___ Provided data

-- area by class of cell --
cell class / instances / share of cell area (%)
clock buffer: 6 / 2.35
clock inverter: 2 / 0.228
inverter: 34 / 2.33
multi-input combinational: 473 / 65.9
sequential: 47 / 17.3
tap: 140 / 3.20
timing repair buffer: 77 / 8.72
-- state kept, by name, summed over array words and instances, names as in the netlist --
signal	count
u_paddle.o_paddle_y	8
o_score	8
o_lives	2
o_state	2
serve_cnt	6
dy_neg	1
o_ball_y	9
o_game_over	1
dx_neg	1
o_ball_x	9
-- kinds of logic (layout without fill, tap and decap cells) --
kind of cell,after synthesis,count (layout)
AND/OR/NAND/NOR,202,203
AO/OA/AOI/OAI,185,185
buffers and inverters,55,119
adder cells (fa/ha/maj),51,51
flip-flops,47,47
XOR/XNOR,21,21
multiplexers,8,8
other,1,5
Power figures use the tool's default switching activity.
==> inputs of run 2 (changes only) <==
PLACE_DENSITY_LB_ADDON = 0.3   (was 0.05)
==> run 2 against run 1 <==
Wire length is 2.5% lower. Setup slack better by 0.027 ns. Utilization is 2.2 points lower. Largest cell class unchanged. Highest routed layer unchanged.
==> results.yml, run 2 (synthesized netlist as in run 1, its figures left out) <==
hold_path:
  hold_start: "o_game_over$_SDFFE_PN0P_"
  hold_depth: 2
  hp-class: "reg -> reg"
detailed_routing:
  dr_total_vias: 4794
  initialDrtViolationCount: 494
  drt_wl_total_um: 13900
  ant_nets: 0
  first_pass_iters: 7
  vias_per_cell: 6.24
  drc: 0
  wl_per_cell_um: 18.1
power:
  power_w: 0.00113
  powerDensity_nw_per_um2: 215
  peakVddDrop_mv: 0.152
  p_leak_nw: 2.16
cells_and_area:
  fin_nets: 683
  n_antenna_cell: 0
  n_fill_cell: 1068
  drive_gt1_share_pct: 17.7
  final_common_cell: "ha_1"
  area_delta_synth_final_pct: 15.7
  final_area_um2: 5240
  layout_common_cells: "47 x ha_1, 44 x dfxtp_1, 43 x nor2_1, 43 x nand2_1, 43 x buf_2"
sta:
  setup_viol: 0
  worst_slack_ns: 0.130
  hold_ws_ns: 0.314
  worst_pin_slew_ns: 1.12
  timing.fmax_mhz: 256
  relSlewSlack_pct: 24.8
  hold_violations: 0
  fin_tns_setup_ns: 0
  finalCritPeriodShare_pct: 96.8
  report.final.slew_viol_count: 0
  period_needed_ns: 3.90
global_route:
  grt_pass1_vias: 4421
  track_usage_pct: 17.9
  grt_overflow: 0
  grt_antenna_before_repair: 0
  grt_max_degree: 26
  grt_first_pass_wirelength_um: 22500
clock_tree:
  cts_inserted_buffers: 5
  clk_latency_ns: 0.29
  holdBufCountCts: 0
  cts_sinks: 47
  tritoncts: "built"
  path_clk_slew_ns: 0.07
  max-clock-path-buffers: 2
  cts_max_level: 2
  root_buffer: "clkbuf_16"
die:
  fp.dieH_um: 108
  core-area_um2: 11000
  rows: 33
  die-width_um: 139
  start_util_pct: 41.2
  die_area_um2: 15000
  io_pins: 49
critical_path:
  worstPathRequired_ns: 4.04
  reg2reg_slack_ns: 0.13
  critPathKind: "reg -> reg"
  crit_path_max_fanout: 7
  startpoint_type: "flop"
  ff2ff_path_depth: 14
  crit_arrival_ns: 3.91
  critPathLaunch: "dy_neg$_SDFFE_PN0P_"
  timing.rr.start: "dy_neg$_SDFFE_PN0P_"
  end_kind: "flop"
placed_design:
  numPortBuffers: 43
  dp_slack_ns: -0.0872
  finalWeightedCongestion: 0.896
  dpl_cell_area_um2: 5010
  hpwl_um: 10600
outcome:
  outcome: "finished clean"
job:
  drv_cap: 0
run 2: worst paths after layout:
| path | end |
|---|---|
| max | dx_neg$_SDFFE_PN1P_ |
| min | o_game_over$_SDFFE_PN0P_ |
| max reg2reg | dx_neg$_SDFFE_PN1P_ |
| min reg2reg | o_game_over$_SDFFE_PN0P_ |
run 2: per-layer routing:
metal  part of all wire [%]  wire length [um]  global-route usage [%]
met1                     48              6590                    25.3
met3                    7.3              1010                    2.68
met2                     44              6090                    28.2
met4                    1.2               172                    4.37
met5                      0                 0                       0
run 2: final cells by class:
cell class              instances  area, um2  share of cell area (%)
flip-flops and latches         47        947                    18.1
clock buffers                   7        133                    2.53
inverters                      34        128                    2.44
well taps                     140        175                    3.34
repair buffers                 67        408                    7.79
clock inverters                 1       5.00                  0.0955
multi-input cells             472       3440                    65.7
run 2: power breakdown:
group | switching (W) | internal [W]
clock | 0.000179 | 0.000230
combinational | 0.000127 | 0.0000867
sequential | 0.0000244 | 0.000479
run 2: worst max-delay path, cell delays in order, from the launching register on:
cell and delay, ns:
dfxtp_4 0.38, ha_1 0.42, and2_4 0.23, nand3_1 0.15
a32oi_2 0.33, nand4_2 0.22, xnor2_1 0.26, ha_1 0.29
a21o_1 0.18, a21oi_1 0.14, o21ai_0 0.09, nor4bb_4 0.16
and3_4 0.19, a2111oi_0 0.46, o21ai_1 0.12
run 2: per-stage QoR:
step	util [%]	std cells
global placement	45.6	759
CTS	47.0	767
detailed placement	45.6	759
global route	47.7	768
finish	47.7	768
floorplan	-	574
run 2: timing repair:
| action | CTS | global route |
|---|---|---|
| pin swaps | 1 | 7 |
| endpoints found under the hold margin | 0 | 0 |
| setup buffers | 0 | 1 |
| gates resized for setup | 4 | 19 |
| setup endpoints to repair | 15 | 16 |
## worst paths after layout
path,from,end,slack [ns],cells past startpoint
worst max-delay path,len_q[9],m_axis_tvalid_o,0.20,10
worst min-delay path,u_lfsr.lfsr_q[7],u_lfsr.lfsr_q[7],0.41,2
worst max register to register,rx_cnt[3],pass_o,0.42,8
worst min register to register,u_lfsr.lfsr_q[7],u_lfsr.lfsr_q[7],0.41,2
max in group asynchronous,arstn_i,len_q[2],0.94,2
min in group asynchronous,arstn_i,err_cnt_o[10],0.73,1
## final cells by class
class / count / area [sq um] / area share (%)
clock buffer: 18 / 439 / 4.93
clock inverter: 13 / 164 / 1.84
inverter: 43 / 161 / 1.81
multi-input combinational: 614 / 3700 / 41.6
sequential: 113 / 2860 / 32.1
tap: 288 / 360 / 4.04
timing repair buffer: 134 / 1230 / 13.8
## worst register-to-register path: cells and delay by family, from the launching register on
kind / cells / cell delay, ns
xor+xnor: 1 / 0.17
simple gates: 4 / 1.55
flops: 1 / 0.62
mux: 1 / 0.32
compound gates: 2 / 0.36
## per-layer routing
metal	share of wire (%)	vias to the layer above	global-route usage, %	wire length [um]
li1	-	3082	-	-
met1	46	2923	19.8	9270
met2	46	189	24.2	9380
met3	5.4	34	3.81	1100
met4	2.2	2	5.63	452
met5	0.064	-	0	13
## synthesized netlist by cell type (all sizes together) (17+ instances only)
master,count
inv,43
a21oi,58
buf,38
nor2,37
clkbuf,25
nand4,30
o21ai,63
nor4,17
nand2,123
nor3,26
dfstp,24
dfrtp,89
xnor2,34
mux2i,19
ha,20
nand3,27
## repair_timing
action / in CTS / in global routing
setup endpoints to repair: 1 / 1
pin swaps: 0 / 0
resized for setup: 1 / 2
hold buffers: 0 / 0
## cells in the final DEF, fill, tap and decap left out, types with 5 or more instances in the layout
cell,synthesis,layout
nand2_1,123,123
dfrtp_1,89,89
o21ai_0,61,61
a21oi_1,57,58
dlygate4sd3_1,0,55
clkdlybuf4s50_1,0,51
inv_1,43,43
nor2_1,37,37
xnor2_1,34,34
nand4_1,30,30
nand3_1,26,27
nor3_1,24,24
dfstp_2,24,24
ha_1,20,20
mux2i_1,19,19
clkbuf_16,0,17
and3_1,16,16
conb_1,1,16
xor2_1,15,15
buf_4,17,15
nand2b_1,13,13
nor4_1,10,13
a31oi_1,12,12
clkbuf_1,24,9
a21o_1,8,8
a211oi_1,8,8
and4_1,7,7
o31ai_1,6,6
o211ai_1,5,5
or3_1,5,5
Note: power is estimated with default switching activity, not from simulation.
[src/rtl/core_bus_interface.sv]
// ---------------------------------------------------------------------------
// core_bus_interface
//
// Adapts the core's request-and-hold load/store ports to a registered
// valid/ready bus. The core is stalled while a transfer is in flight. A store
// and a load requested together are issued in that order. A bus error, or a
// slave that never answers, parks the block in a sticky FAULT state that only
// reset clears.
//
// Ports
//   clk, reset            : clock, synchronous active-high reset
//   core_read_request     : load request, held until core_done
//   core_read_address     : load address
//   core_write_request    : store request, held until core_done
//   core_write_address    : store address
//   core_write_data       : store data
//   core_write_mask       : bit-granular store mask
//   core_read_data        : registered load result, valid with core_done
//   core_done             : one-cycle completion pulse
//   stall                 : core must hold its state
//   fault                 : sticky bus-error / timeout flag
//   bus_valid/bus_write   : request valid / 1 = store
//   bus_address           : request address
//   bus_write_data/mask   : store data and mask
//   bus_ready             : slave completes the request this cycle
//   bus_read_data         : load data, sampled on handshake
//   bus_error             : slave error, sampled on handshake
// ---------------------------------------------------------------------------
module core_bus_interface #(
    parameter int DATA_WIDTH     = 32,
    parameter int ADDR_WIDTH     = 32,
    parameter int TIMEOUT_CYCLES = 255
) (
    input  logic                  clk,
    input  logic                  reset,
    input  logic                  core_read_request,
    input  logic [ADDR_WIDTH-1:0] core_read_address,
    input  logic                  core_write_request,
    input  logic [ADDR_WIDTH-1:0] core_write_address,
    input  logic [DATA_WIDTH-1:0] core_write_data,
    input  logic [DATA_WIDTH-1:0] core_write_mask,
    output logic [DATA_WIDTH-1:0] core_read_data,
    output logic                  core_done,
    output logic                  stall,
    output logic                  fault,
    output logic                  bus_valid,
    output logic                  bus_write,
    output logic [ADDR_WIDTH-1:0] bus_address,
    output logic [DATA_WIDTH-1:0] bus_write_data,
    output logic [DATA_WIDTH-1:0] bus_write_mask,
    input  logic                  bus_ready,
    input  logic [DATA_WIDTH-1:0] bus_read_data,
    input  logic                  bus_error
);

    // A zero timeout still needs a legal (1-bit) counter; it is simply unused.
    localparam int CNT_W = (TIMEOUT_CYCLES > 0) ? $clog2(TIMEOUT_CYCLES + 1) : 1;
    localparam logic [CNT_W:0] TO_LIM = (CNT_W + 1)'(TIMEOUT_CYCLES);

    typedef enum logic [2:0] {
        S_IDLE,
        S_WRITE,
        S_READ,
        S_RESPOND,
        S_FAULT
    } state_t;

    state_t                r_state;
    logic                  r_pending_read;
    logic [ADDR_WIDTH-1:0] r_read_address;
    logic [CNT_W-1:0]      r_count;
    logic [DATA_WIDTH-1:0] r_core_read_data;
    logic                  r_core_done;
    logic                  r_stall;
    logic                  r_fault;
    logic                  r_bus_valid;
    logic                  r_bus_write;
    logic [ADDR_WIDTH-1:0] r_bus_address;
    logic [DATA_WIDTH-1:0] r_bus_write_data;
    logic [DATA_WIDTH-1:0] r_bus_write_mask;

    logic                  w_handshake;
    logic [CNT_W:0]        w_count_inc;
    logic                  w_timeout;

    assign w_handshake = r_bus_valid & bus_ready;
    // Counter value after this waiting cycle; the fault is taken on the edge
    // that would complete the TIMEOUT_CYCLES-th wait, so bus_valid is high
    // for exactly TIMEOUT_CYCLES cycles against a dead slave.
    assign w_count_inc = {1'b0, r_count} + (CNT_W + 1)'(1);
    assign w_timeout   = (TIMEOUT_CYCLES != 0) && (w_count_inc >= TO_LIM);

    always_ff @(posedge clk) begin
        if (reset) begin
            r_state          <= S_IDLE;
            r_pending_read   <= 1'b0;
            r_read_address   <= '0;
            r_count          <= '0;
            r_core_read_data <= '0;
            r_core_done      <= 1'b0;
            r_stall          <= 1'b0;
            r_fault          <= 1'b0;
            r_bus_valid      <= 1'b0;
            r_bus_write      <= 1'b0;
            r_bus_address    <= '0;
            r_bus_write_data <= '0;
            r_bus_write_mask <= '0;
        end else begin
            r_core_done <= 1'b0;
            case (r_state)
                S_IDLE: begin
                    r_count <= '0;
                    if (core_write_request) begin
                        // Store goes first; a simultaneous load is remembered.
                        r_state          <= S_WRITE;
                        r_bus_valid      <= 1'b1;
                        r_bus_write      <= 1'b1;
                        r_bus_address    <= core_write_address;
                        r_bus_write_data <= core_write_data;
                        r_bus_write_mask <= core_write_mask;
                        r_pending_read   <= core_read_request;
                        r_read_address   <= core_read_address;
                        r_stall          <= 1'b1;
                    end else if (core_read_request) begin
                        r_state       <= S_READ;
                        r_bus_valid   <= 1'b1;
                        r_bus_write   <= 1'b0;
                        r_bus_address <= core_read_address;
                        r_stall       <= 1'b1;
                    end else begin
                        r_stall <= 1'b0;
                    end
                end
                S_WRITE, S_READ: begin
                    if (w_handshake) begin
                        if (bus_error) begin
                            r_state     <= S_FAULT;
                            r_bus_valid <= 1'b0;
                            r_fault     <= 1'b1;
                        end else if (r_state == S_WRITE && r_pending_read) begin
                            // Chain straight into the load without dropping valid.
                            r_state        <= S_READ;
                            r_pending_read <= 1'b0;
                            r_bus_write    <= 1'b0;
                            r_bus_address  <= r_read_address;
                            r_count        <= '0;
                        end else begin
                            if (r_state == S_READ) begin
                                r_core_read_data <= bus_read_data;
                            end
                            r_state     <= S_RESPOND;
                            r_bus_valid <= 1'b0;
                            r_stall     <= 1'b0;
                            r_core_done <= 1'b1;
                        end
                    end else if (w_timeout) begin
                        r_state     <= S_FAULT;
                        r_bus_valid <= 1'b0;
                        r_fault     <= 1'b1;
                    end else if (r_count != '1) begin
                        r_count <= r_count + 1'b1;
                    end
                end
                S_RESPOND: begin
                    r_state <= S_IDLE;
                end
                S_FAULT: begin
                    r_state     <= S_FAULT;
                    r_bus_valid <= 1'b0;
                    r_stall     <= 1'b1;
                    r_fault     <= 1'b1;
                end
                default: begin
                    r_state <= S_IDLE;
                end
            endcase
        end
    end

    assign core_read_data = r_core_read_data;
    assign core_done      = r_core_done;
    assign stall          = r_stall;
    assign fault          = r_fault;
    assign bus_valid      = r_bus_valid;
    assign bus_write      = r_bus_write;
    assign bus_address    = r_bus_address;
    assign bus_write_data = r_bus_write_data;
    assign bus_write_mask = r_bus_write_mask;

endmodule
===== src/flat_wrapper.sv =====
// flat-port wrapper written by rule: the top's interface ports become plain ports
module fir4_out_decim_fifo_flat 
#(
   parameter int W     = 16,
   parameter int DEC   = 2,
   parameter int DEPTH = 8,
   parameter int SKIP  = 5
)
  (clk, reset, clr, bus_in_valid, bus_in_data, bus_out_ready, bus_out_valid, bus_out_data, bus_count, bus_overflow);
  fir4_out_decim_fifo_if #(.W(W), .DEPTH(DEPTH)) bus_i ();
  input  logic clk;
  input  logic reset;
  input  logic clr;
  input wire logic [$bits(bus_i.in_valid)-1:0] bus_in_valid;
  input wire logic [$bits(bus_i.in_data)-1:0] bus_in_data;
  input wire logic [$bits(bus_i.out_ready)-1:0] bus_out_ready;
  output wire logic [$bits(bus_i.out_valid)-1:0] bus_out_valid;
  output wire logic [$bits(bus_i.out_data)-1:0] bus_out_data;
  output wire logic [$bits(bus_i.count)-1:0] bus_count;
  output wire logic [$bits(bus_i.overflow)-1:0] bus_overflow;
  assign bus_i.in_valid = bus_in_valid;
  assign bus_i.in_data = bus_in_data;
  assign bus_i.out_ready = bus_out_ready;
  assign bus_out_valid = bus_i.out_valid;
  assign bus_out_data = bus_i.out_data;
  assign bus_count = bus_i.count;
  assign bus_overflow = bus_i.overflow;
  fir4_out_decim_fifo #(.W(W), .DEC(DEC), .DEPTH(DEPTH), .SKIP(SKIP)) u_core (.clk(clk), .reset(reset), .clr(clr), .bus(bus_i));
endmodule

===== config.mk =====
export PLATFORM = sky130hd
export DESIGN_NAME = fir4_out_decim_fifo_flat
export DESIGN_NICKNAME = d
export VERILOG_FILES = /design/src/rtl/fir4_out_decim_fifo_if.sv /design/src/rtl/fir4_out_decim_fifo.sv /design/src/flat_wrapper.sv
export SDC_FILE = /design/constraint.sdc
export NUM_CORES = 1
export LEC_CHECK = 0
export BUFFER_PORTS_ARGS = -buffer_cell sky130_fd_sc_hd__buf_2
export CAP_MARGIN = 15
export CORE_UTILIZATION = 60
export CTS_CLUSTER_SIZE = 28
export DETAILED_ROUTE_END_ITERATION = 8
export GPL_TIMING_DRIVEN = 0
export PLACE_DENSITY_LB_ADDON = 0.05
export SKIP_CTS_REPAIR_TIMING = 1
export SLEW_MARGIN = 20
export SYNTH_ARGS = -nofsm -noshare
export SYNTH_HDL_FRONTEND = slang
export SYNTH_SLANG_ARGS = --single-unit

===== constraint.sdc =====
create_clock -name clk -period 5.8 [get_ports clk]
set_input_delay 0.87 -clock clk [delete_from_list [all_inputs] [get_ports clk]]
set_output_delay 0.87 -clock clk [all_outputs]
set_load 0.01 [all_outputs]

______

Your objective: State only how many lines above hold the string "endpoints".

The answer: 3